▸ **What is required**
Beneath this task is a listing. Count its lines that contain "inverter" and answer with the number only.

-=-=-=-=-

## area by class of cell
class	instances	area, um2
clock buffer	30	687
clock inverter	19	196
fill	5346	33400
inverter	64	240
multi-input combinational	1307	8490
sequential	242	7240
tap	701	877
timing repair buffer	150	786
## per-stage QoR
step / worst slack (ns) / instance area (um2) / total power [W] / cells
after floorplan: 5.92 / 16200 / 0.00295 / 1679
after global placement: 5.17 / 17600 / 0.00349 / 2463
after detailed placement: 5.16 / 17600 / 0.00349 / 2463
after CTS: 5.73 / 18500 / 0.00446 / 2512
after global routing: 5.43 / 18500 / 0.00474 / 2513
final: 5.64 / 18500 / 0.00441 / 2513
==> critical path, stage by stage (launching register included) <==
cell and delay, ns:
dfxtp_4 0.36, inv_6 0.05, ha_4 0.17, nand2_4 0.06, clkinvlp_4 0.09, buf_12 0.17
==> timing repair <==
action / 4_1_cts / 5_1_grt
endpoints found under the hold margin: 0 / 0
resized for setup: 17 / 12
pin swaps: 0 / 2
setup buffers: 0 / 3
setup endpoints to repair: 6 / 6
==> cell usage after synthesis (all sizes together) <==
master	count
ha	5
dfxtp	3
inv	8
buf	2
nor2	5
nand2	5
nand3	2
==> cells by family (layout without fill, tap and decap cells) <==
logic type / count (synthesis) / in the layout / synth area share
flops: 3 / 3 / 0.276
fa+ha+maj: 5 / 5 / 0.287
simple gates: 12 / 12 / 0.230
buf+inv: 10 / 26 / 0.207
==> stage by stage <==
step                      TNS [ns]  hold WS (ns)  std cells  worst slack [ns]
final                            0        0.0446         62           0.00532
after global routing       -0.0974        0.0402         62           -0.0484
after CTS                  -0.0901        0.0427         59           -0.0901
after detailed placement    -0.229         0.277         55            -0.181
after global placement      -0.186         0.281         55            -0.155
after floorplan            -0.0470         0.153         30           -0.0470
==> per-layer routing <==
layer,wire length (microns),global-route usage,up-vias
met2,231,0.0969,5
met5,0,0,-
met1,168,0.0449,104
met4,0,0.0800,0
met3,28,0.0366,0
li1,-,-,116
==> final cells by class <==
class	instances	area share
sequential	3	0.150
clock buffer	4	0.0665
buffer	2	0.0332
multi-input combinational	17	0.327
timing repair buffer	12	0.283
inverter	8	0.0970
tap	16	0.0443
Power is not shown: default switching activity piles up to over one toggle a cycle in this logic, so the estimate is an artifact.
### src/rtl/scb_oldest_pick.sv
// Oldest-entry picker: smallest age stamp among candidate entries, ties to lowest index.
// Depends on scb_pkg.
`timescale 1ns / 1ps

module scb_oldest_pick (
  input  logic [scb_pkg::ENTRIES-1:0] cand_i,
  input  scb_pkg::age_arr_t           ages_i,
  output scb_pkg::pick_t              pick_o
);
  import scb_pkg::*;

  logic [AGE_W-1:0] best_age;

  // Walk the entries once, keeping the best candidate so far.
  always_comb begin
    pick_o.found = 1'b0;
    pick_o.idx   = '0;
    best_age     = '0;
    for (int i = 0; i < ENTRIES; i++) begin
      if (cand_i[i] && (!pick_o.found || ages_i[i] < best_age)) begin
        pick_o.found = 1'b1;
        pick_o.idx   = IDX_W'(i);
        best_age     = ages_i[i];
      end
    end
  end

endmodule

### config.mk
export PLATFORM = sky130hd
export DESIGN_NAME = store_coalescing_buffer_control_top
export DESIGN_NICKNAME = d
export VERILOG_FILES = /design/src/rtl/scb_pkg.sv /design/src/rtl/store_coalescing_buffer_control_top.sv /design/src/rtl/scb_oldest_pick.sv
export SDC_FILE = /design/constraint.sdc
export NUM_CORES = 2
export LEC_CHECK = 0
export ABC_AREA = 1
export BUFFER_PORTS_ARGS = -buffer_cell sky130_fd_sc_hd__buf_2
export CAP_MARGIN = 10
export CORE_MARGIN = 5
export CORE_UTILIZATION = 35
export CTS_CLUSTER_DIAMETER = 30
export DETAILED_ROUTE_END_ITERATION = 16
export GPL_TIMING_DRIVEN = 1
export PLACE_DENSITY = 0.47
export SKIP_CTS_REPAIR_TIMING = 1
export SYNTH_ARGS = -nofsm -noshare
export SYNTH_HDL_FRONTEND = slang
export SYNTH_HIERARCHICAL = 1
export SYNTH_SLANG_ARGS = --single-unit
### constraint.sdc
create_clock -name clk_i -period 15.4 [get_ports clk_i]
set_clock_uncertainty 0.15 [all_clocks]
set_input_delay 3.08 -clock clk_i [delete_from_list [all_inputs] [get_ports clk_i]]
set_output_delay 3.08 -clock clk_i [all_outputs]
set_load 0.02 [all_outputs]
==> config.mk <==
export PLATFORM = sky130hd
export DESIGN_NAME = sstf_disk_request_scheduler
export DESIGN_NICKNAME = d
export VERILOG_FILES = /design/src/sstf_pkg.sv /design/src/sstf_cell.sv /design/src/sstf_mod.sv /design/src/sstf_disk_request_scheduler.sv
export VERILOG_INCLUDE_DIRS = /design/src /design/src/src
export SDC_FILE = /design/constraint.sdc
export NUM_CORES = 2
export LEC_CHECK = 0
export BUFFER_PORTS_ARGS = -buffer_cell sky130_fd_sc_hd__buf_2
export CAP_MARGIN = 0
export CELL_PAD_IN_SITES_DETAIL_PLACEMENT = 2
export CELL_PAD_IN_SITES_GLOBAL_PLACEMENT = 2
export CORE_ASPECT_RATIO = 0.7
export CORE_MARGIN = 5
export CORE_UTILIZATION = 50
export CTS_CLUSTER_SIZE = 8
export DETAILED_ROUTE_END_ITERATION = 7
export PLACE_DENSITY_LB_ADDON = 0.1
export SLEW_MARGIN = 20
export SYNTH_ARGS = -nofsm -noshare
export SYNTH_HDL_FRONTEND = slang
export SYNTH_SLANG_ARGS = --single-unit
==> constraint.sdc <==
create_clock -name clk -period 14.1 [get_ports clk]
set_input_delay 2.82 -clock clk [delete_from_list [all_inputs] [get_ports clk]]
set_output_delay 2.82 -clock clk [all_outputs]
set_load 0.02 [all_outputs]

-=-=-=-=-

▸ **Answer to this exercise**
3